Activity.
Take every line from the records below that includes the word "IdxW".

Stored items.
===== config.mk =====
export PLATFORM = sky130hd
export DESIGN_NAME = cset_ctrl
export DESIGN_NICKNAME = d
export VERILOG_FILES = /design/src/rtl/clock_skew_ema_table_defines.svh /design/src/rtl/cset_pkg.sv /design/src/rtl/cset_ctrl.sv
export SDC_FILE = /design/constraint.sdc
export NUM_CORES = 1
export LEC_CHECK = 0
export ABC_AREA = 1
export BUFFER_PORTS_ARGS = -buffer_cell sky130_fd_sc_hd__buf_2
export CORE_AREA = 2 2 39 41
export DETAILED_ROUTE_END_ITERATION = 8
export DIE_AREA = 0 0 41 43
export GPL_ROUTABILITY_DRIVEN = 1
export PLACE_DENSITY_LB_ADDON = 0.12
export SYNTH_ARGS = -nofsm -noshare
export SYNTH_HDL_FRONTEND = slang
export SYNTH_SLANG_ARGS = --single-unit

===== constraint.sdc =====
create_clock -name clk -period 1 [get_ports clk]
set_input_delay 0.1 -clock clk [delete_from_list [all_inputs] [get_ports clk]]
set_output_delay 0.1 -clock clk [all_outputs]
set_load 0.05 [all_outputs]

===== src/rtl/clock_skew_ema_table_defines.svh =====
// assertion macros for the clock skew table rtl
`ifndef CLOCK_SKEW_EMA_TABLE_DEFINES_SVH
`define CLOCK_SKEW_EMA_TABLE_DEFINES_SVH

// same-cycle implication, disabled in reset
`define CSET_ASSERT_IMPL(label, ante, cons, msg) \
    label: assert property (@(posedge clk) disable iff (!rst_n) (ante) |-> (cons)) \
        else $error(msg);

// next-cycle implication, disabled in reset
`define CSET_ASSERT_NEXT(label, ante, cons, msg) \
    label: assert property (@(posedge clk) disable iff (!rst_n) (ante) |=> (cons)) \
        else $error(msg);

`endif


===== src/rtl/cset_pkg.sv =====
// types, constants and codes of the clock skew table
package cset_pkg;

    localparam int NumClocksDef = 16;
    localparam int TimeW        = 64;
    localparam int SkewW        = 48;
    localparam int FracW        = 16;
    localparam int MxW          = 49;
    localparam int MyW          = 17;
    localparam int AccW         = MxW + MyW;
    localparam int IdxW         = 4;

    localparam logic [FracW-1:0] KeepWeight = 16'd52429;
    localparam logic [FracW-1:0] NewWeight  = 16'd13107;
    localparam logic [FracW-1:0] RoundBias  = 16'hFFFF;

    localparam logic CmdAdd   = 1'b0;
    localparam logic CmdQuery = 1'b1;

    typedef struct packed {
        logic                    command;
        logic [IdxW-1:0]         clock_index;
        logic signed [TimeW-1:0] rx_time;
        logic signed [TimeW-1:0] remote_time;
    } in_item_t;

    typedef struct packed {
        logic                    is_valid;
        logic signed [SkewW-1:0] skew;
    } out_item_t;

    typedef enum logic [3:0] {
        ST_IDLE,
        ST_RD_OWN,
        ST_RD_REF,
        ST_CHECK,
        ST_INST1,
        ST_INST2,
        ST_INST3,
        ST_MAC1,
        ST_MAC2,
        ST_MAC3,
        ST_WRITE,
        ST_QBIAS,
        ST_QOUT
    } state_t;

    typedef enum logic [1:0] {
        MODE_KEEP,
        MODE_CLEAR,
        MODE_UPDATE
    } mode_t;

    typedef enum logic [1:0] {
        ALU_ADD,
        ALU_SUB,
        ALU_MAC,
        ALU_MACS
    } alu_op_t;

    typedef enum logic [2:0] {
        SRC_TIMES,
        SRC_REF_RCV,
        SRC_REF_RMT,
        SRC_AHI,
        SRC_ALO,
        SRC_INST,
        SRC_QBIAS
    } alu_src_t;

    typedef struct packed {
        logic     in_ready;
        logic     rd_en;
        logic     rd_ref;
        logic     cap_own;
        logic     cap_inst;
        logic     alu_en;
        alu_op_t  alu_op;
        alu_src_t alu_src;
        logic     wr_en;
        logic     wr_avg;
        logic     wr_est;
        logic     out_load;
    } ctrl_t;

    typedef struct packed {
        logic is_query;
        logic idx_in_range;
        logic clear_cond;
        logic update_cond;
        logic out_busy;
    } stat_t;

endpackage
$ cat src/sv/hex_text_image_parser_macros.svh
// assertion macros of the hex text image parser rtl
// no dependencies; included by files that carry concurrent assertions
`ifndef HEX_TEXT_IMAGE_PARSER_MACROS_SVH
`define HEX_TEXT_IMAGE_PARSER_MACROS_SVH

// antecedent implies consequent in the same cycle
`define HTIP_ASSERT_NOW(label, clk, rst_n, ante, cons, msg) \
  label: assert property (@(posedge clk) disable iff (!rst_n) (ante) |-> (cons)) \
    else $error(msg);

// antecedent implies consequent in the next cycle
`define HTIP_ASSERT_NEXT(label, clk, rst_n, ante, cons, msg) \
  label: assert property (@(posedge clk) disable iff (!rst_n) (ante) |=> (cons)) \
    else $error(msg);

`endif

$ cat src/sv/htip_pkg.sv
// types, constants and character helpers of the hex text image parser
// no dependencies; used by the channel interfaces and the top level
package htip_pkg;

  localparam int CHAR_W      = 8;
  localparam int CAP_W       = 16;
  localparam int OUT_COUNT_W = 16;
  localparam int COUNT_BITS  = 16;
  localparam int CMP_W       = (COUNT_BITS > CAP_W) ? COUNT_BITS : CAP_W;
  localparam int PREFIX_LEN  = 7;
  localparam int POS_W       = 3;

  localparam logic [CAP_W-1:0]        CAP_RESET  = 16'h4000;
  localparam logic [COUNT_BITS-1:0]   COUNT_MAX  = '1;
  localparam logic [PREFIX_LEN*8-1:0] MAGIC      = "MARSHEX";
  localparam logic [CHAR_W-1:0]       CHAR_NUL   = 8'h00;
  localparam logic [CHAR_W-1:0]       CHAR_MAGIC0 = "M";

  typedef enum logic [1:0] {
    PH_LEAD   = 2'd0,
    PH_PREFIX = 2'd1,
    PH_BODY   = 2'd2
  } phase_t;

  typedef enum logic [1:0] {
    KIND_DATA = 2'd0,
    KIND_OK   = 2'd1,
    KIND_FAIL = 2'd2
  } kind_t;

  // space, tab, line feed, carriage return
  function automatic logic is_space(input logic [CHAR_W-1:0] c);
    return (c == 8'h20) || (c == 8'h09) || (c == 8'h0A) || (c == 8'h0D);
  endfunction

  // bit 4 set means not a hex digit
  function automatic logic [4:0] hex_value(input logic [CHAR_W-1:0] c);
    logic [4:0] v;
    if (c >= "0" && c <= "9") begin
      v = 5'(c - "0");
    end else if (c >= "a" && c <= "f") begin
      v = 5'(c - "a" + 8'd10);
    end else if (c >= "A" && c <= "F") begin
      v = 5'(c - "A" + 8'd10);
    end else begin
      v = 5'h10;
    end
    return v;
  endfunction

  // letter of the magic prefix at a position, first letter at zero
  function automatic logic [CHAR_W-1:0] magic_char(input logic [POS_W-1:0] pos);
    logic [CHAR_W-1:0] ch;
    ch = CHAR_NUL;
    for (int i = 0; i < PREFIX_LEN; i++) begin
      if (int'(pos) == i) begin
        ch = MAGIC[(PREFIX_LEN-1-i)*8 +: 8];
      end
    end
    return ch;
  endfunction

endpackage

$ cat src/sv/htip_ifs.sv
// valid/ready channel interfaces of the hex text image parser
// depends on htip_pkg for payload widths
interface htip_in_if;
  logic                        valid;
  logic                        ready;
  logic [htip_pkg::CHAR_W-1:0] text_char;

  modport source (output valid, output text_char, input ready);
  modport sink   (input valid, input text_char, output ready);
endinterface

Answer.
    localparam int IdxW         = 4;
        logic [IdxW-1:0]         clock_index;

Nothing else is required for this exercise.